Prof Kumar said that the proposed part-time PhD policy – with NoCs that are required to be submitted by part-time PhD applicants – is in tune with the best institutions in India such as IITs.

“Most industries involved in manufacturing, scientific research or the IT sector do have some facilities for research such as prototyping, testing and measurement. Such applicants can use the facilities in their place of work and also in the University where they register for part-time PhD.”

He added: “In IITs, students usually work during weekends to use the facilities at the institutions. A similar thing can be done in Universities. Students can also access library e-resources and online computing facilities using secure VPN connection from outside the campus, depending on the IT usage policy of the University.”

Who will guide the part-time PhD candidates?

The part-time PhD student will largely work independently but will work on his or her subject in consultation with the supervisor. At least six months of course work will have to be attended by them full-time.
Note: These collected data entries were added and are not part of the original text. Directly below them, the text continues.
Design MazeRunner, start of the top module:
module MazeRunner(clk,RST_n,SS_n,MOSI,MISO,SCLK,PWMR,PWML,
                  DIRR,DIRL,IR_EN,BMPL_n,BMPR_n,buzz,
				  buzz_n,RX,LED);
==> flow/config.mk <==
export PLATFORM = sky130hd
export DESIGN_NAME = MazeRunner
export DESIGN_NICKNAME = MazeRunner
export VERILOG_FILES = /design/flow/design.v
export SDC_FILE = /design/flow/constraint.sdc
export NUM_CORES = 4
export LEC_CHECK = 0
export CAP_MARGIN = 20
export CORE_MARGIN = 2
export CORE_UTILIZATION = 40
export GPL_ROUTABILITY_DRIVEN = 0
export SETUP_SLACK_MARGIN = -0.12
export SLEW_MARGIN = 20
==> flow/constraint.sdc <==
create_clock -name core_clock -period 10.0 [get_ports {clk}]
set_input_delay 2.0000 -clock core_clock [delete_from_list [all_inputs] [get_ports {clk}]]
set_output_delay 2.0000 -clock core_clock [all_outputs]
set_load 0.01 [all_outputs]
run.sh (not shown) runs the stock make flow with config.mk's settings and CLKGATE_MAP_FILE=.
Rerun with:
CTS_CLUSTER_DIAMETER = 77   (was default)
GPL_TIMING_DRIVEN = 1   (was default)
HOLD_SLACK_MARGIN = 0.19   (was default)
SLEW_MARGIN = 5   (was 20)
clock period = 13.5 ns   (was 10.0 ns; I/O delays follow)
Outcome: Wire length is about the same. Utilization went down by 0.12 points. Count of clock-buffer cells in the layout fell by 6. Cell area barely changes.
Rerun with:
CORE_UTILIZATION = 20   (was 40)
CTS_CLUSTER_DIAMETER = default   (was 77)
GPL_ROUTABILITY_DRIVEN = default   (was 0)
GPL_TIMING_DRIVEN = default   (was 1)
HOLD_SLACK_MARGIN = default   (was 0.19)
PLACE_DENSITY = 0.6   (was default)
SETUP_SLACK_MARGIN = default   (was -0.12)
SLEW_MARGIN = 20   (was 5)
clock period = 10.1 ns   (was 13.5 ns; I/O delays follow)
After rerunning: Combinational power rises by a quarter to a third; setup slack degrades by 2.5 ns; total power rises by a quarter to a third; die size rises by well over a third.


MazeRunner again, from the RTL that the note above started with.
clock: 4.72 ns
lec_check: 0
abc_area: 1
cap_margin: 15
core_aspect_ratio: 0.93
core_margin: 2
core_utilization: 72
cts_cluster_size: 72
hold_slack_margin: 0.25
place_density: 0.37
setup_slack_margin: -0.33
slew_margin: 0
The baseline completed, yet does not pass: setup timing.
Rerun with:
--- a/flow/config.mk
+++ b/flow/config.mk
@@ -9,2 +9 @@
-export CAP_MARGIN = 15
-export CORE_ASPECT_RATIO = 0.93
+export CAP_MARGIN = 20
@@ -14 +12,0 @@
-export HOLD_SLACK_MARGIN = 0.25
@@ -16,2 +14,2 @@
-export SETUP_SLACK_MARGIN = -0.33
-export SLEW_MARGIN = 0
+export SETUP_SLACK_MARGIN = 0.52
+export SLEW_MARGIN = 20
What happened: The changed run finished but failed the layout checks on setup timing. Clock-buffer cell count goes down by 18. Design area goes up by 3.3%. Total power goes down by 1.1%. Via count goes up by 6.4%.


Starting RTL as in the previous note.
==> flow/design.v (excerpt) <==
module MazeRunner(clk,RST_n,SS_n,MOSI,MISO,SCLK,PWMR,PWML,
                  DIRR,DIRL,IR_EN,BMPL_n,BMPR_n,buzz,
				  buzz_n,RX,LED);
  input clk;		 
  input RST_n;		 
  output SS_n;		 
  output MOSI;		 
  output SCLK;		 
  input MISO;		 
  output PWMR;		 
  output PWML;		 
  output DIRR;		 
  output DIRL;		 
  output IR_EN;		 
  input BMPL_n;		 
  input BMPR_n;		 
  output buzz;		 
  output buzz_n;
  input RX;			 
  output [7:0] LED;	 
  wire rst_n;		 
  wire send_resp;	 
  wire cmd_rdy;		 
  wire [15:0] cmd;	 
  wire clr_cmd_rdy;	 
  wire [11:0] IR_R0,IR_R1,IR_R2,IR_R3;
  wire [11:0] IR_L0,IR_L1,IR_L2,IR_L3;
  wire moving;
  wire IR_vld;					 
  wire line_present;		 
  wire err_vld;				 
  wire go;
  wire [15:0] err_raw;		 
  wire [15:0] err_opn_lp;	 
  wire [15:0] error;		 
  wire signed [11:0] lft_spd,rght_spd;
  wire bmp_raw;				 
  localparam FAST_SIM = 1;		 
  rst_synch iRST(.clk(clk),.RST_n(RST_n),.rst_n(rst_n));
  mtr_drv iDRV(.clk(clk), .rst_n(rst_n), .lft_duty(lft_spd), .rght_duty(rght_spd), .DIRL(DIRL), .DIRR(DIRR), .PWML(PWML), .PWMR(PWMR));
  IR_intf #(.FAST_SIM(FAST_SIM)) iINTF(.clk(clk), .rst_n(rst_n), .IR_R0(IR_R0), .IR_R1(IR_R1), .IR_R2(IR_R2), .IR_R3(IR_R3), .IR_L0(IR_L0), .IR_L1(IR_L1), .IR_L2(IR_L2), .IR_L3(IR_L3), .IR_en(IR_EN), .IR_vld(IR_vld), .line_present(line_present), .SS_n(SS_n), .SCLK(SCLK), .MOSI(MOSI), .MISO(MISO));
  err_compute iERR(.error(err_raw), .err_vld(err_vld), .IR_R0(IR_R0), .IR_L0(IR_L0), .IR_R1(IR_R1), .IR_L1(IR_L1), .IR_R2(IR_R2), .IR_L2(IR_L2), .IR_R3(IR_R3), .IR_L3(IR_L3), .IR_vld(IR_vld), .clk(clk), .rst_n(rst_n));
  cmd_proc #(FAST_SIM) iCMDPROC(.clk(clk), .rst_n(rst_n), .BMPL_n(BMPL_n), .BMPR_n(BMPR_n), .go(go), .err_opn_lp(err_opn_lp), .line_present(line_present), .buzz(buzz), .RX(RX));
  assign buzz_n = ~buzz;
  assign error = (line_present) ? err_raw : err_opn_lp;	 
  ...
clock: 5.67 ns
lec_check: 0
abc_area: 0
cap_margin: 35
cell_pad_in_sites_detail_placement: 1
cell_pad_in_sites_global_placement: 1
core_margin: 5
core_utilization: 27
cts_cluster_diameter: 78
cts_cluster_size: 98
gpl_routability_driven: 0
gpl_timing_driven: 0
hold_slack_margin: -0.04
min_routing_layer: met1
place_density_lb_addon: 0.17
setup_slack_margin: -0.3
slew_margin: 10
The starting point finished but fails on setup timing.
Once they complete the course work, they can carry out research under the guidance of a supervisor using the research facilities either in their own organisations or the research facilities in the universities.
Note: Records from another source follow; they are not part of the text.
Design fp2_sub_add_correction, start of the top module:
module fp2_sub_add_correction
#(
  parameter RADIX = 32,
  parameter DIGITS = 14,
  parameter DIGITS_LOG = ( 
  (DIGITS <= 2) ? 1 : 
  (DIGITS <= 4) ? 2 : 
  (DIGITS <= 8) ? 3 : 
  (DIGITS <= 16) ? 4 : 
  (DIGITS <= 32) ? 5 : 
  (DIGITS <= 64) ? 6 : 
  (DIGITS <= 128) ? 7 : 
  (DIGITS <= 256) ? 8 : 
  (DIGITS <= 512) ? 9 : 
  (DIGITS <= 1024) ? 10 : 
  (DIGITS <= 2048) ? 11 : 
  (DIGITS <= 4096) ? 12 : 
  (DIGITS <= 8192) ? 13 : 
  (DIGITS <= 16384) ? 14 : 
  (DIGITS <= 32768) ? 15 : 
  (DIGITS <= 65536) ? 16 : 
  (DIGITS <= 131072) ? 17 : 
  (DIGITS <= 262144) ? 18 : 
  (DIGITS <= 524288) ? 19 : 
  (DIGITS <= 1048576) ? 20 : 
  (DIGITS <= 2097152) ? 21 : 
  (DIGITS <= 4194304) ? 22 : 
  (DIGITS <= 8388608) ? 23 : 
  (DIGITS <= 16777216) ? 24 : 
  (DIGITS <= 33554432) ? 25 : 
  (DIGITS <= 67108864) ? 26 : 
  (DIGITS <= 134217728) ? 27 : 
  (DIGITS <= 268435456) ? 28 : 
  (DIGITS <= 536870912) ? 29 : 
  (DIGITS <= 1073741824) ? 30 : 
  -1), 
  parameter FILE_CONST_PX2 = "px2.mem",
  parameter FILE_CONST_PX4 = "px4.mem"
)
(
  input wire start,
  input wire rst,
  input wire clk,
  input wire [2:0] cmd,  
  input wire extension_field_op,  
  output wire mem_a_0_rd_en,
  output wire [DIGITS_LOG-1:0] mem_a_0_rd_addr,
  input  wire [RADIX-1:0] mem_a_0_dout,
  output wire mem_a_1_rd_en,
  output wire [DIGITS_LOG-1:0] mem_a_1_rd_addr,
  input  wire [RADIX-1:0] mem_a_1_dout,
  output wire mem_b_0_rd_en,
  output wire [DIGITS_LOG-1:0] mem_b_0_rd_addr,
  input  wire [RADIX-1:0] mem_b_0_dout,
  output wire mem_b_1_rd_en,
  output wire [DIGITS_LOG-1:0] mem_b_1_rd_addr,
  input  wire [RADIX-1:0] mem_b_1_dout,
  output wire px2_mem_rd_en,
  output wire [DIGITS_LOG-1:0] px2_mem_rd_addr,
  input  wire [RADIX-1:0] px2_mem_dout,
  output wire px4_mem_rd_en,
  output wire [DIGITS_LOG-1:0] px4_mem_rd_addr,
  input  wire [RADIX-1:0] px4_mem_dout,
  input wire mem_c_0_rd_en,
  input wire [DIGITS_LOG-1:0] mem_c_0_rd_addr,
  output  wire [RADIX-1:0] mem_c_0_dout,
  input wire mem_c_1_rd_en,
  input wire [DIGITS_LOG-1:0] mem_c_1_rd_addr,
  output  wire [RADIX-1:0] mem_c_1_dout,
  output reg busy,
  output reg done
);
Settings: LEC_CHECK=0, ABC_AREA=0, CAP_MARGIN=30, CORE_MARGIN=2, CORE_UTILIZATION=67, CTS_CLUSTER_SIZE=25, GPL_ROUTABILITY_DRIVEN=1, HOLD_SLACK_MARGIN=0.3, SETUP_SLACK_MARGIN=0.94, SLEW_MARGIN=20; clock period 3.19 ns.
run.sh (not shown) runs the stock make flow with config.mk's settings and CLKGATE_MAP_FILE=.
The baseline reached the layout checks and failed them: setup timing.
Who will the supervisors be?

Permanent faculty members with a PhD working as Professor/Associate Professors, with at least five research publications in peer-reviewed or refereed journals may be recognized as research supervisors.

Permanent faculty members working as Assistant professors with a PhD degree and at least three research publications in peer-reviewed or referred journals can also be supervisors under the proposed norms.
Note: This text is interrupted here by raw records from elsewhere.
Setup of run A:
## top
module top (
	input sysclk,     
	input rst,        
	input button_in,
	input [15:0] student_id,
	output[3:0] D5_out,	
	output[3:0] D4_out,	
	output[3:0] D3_out,	
	output[3:0] D2_out,	
	output[3:0] D1_out		
);
Size in the first run: ~3,500 cells after synthesis, roughly 180 flip-flops, about 39 I/O pins, about 0.023 mm2 of cells after synthesis.
clock: 31.2 ns
lec_check: 0
abc_area: 1
cap_margin: 30
cell_pad_in_sites_detail_placement: 2
cell_pad_in_sites_global_placement: 1
core_aspect_ratio: 0.95
core_margin: 2
core_utilization: 22
cts_cluster_size: 70
place_density_lb_addon: 0.15
slew_margin: 20
tns_end_percent: 100
run.sh (not shown) runs the stock make flow with config.mk's settings and CLKGATE_MAP_FILE=.
Run A completed every stage of the flow, and the final layout passed the timing, design-rule and antenna checks.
Which institutions can offer part-time PhD programmes?

The PhD regulations shall apply to every University established or incorporated by or under a Central Act, a Provincial Act, or a State Act, as well as every college and higher educational institution declared by a notification in the Official Gazette by the Central Government under Section 3 of UGC Act, 1956.

How will the quality of the part-time programme be ensured by the UGC?

Citing the example of the IITs, where part-time PhDs are common, Kumar says that “they have not seen any degradation in the quality of doctoral work”.

Kumar added that every semester, the part-time PhD candidates would be “required to make presentations and submit progress reports” to the research advisory committee, which is “mandated to make sure that the PhD students carry out research of high standards”.

Can people who have completed an M Phil in the past and are currently employed as working professionals also apply for the programme?

Under the proposed revised regulations, one can join PhD programmes either after a four year UG programme or after a two year Master’s degree. The M Phil programme is being phased out from the 2022-23 academic session. However, if one has an M.Phil degree, the research advisory committee may recommend only 12 credits of course work and not more.

“Their research experience during M.Phil would be helpful just as in the case of the four-year UG honours with research who gain some research experience. In fact, many from scientific research organisations may have some kind of research experience already. That would certainly help them in their part-time PhD programme. Such applicants would also bring a diversity in research problems being studied in the university system,” Prof Kumar said.

Can a techie working with an IT firm apply for a part-time PhD?

Anyone can apply as long as they are regular full time employees, their workplace or organisation is recognised by the concerned University, the applicant submits the required NOC, and fulfils the eligibility criteria for PhD admissions.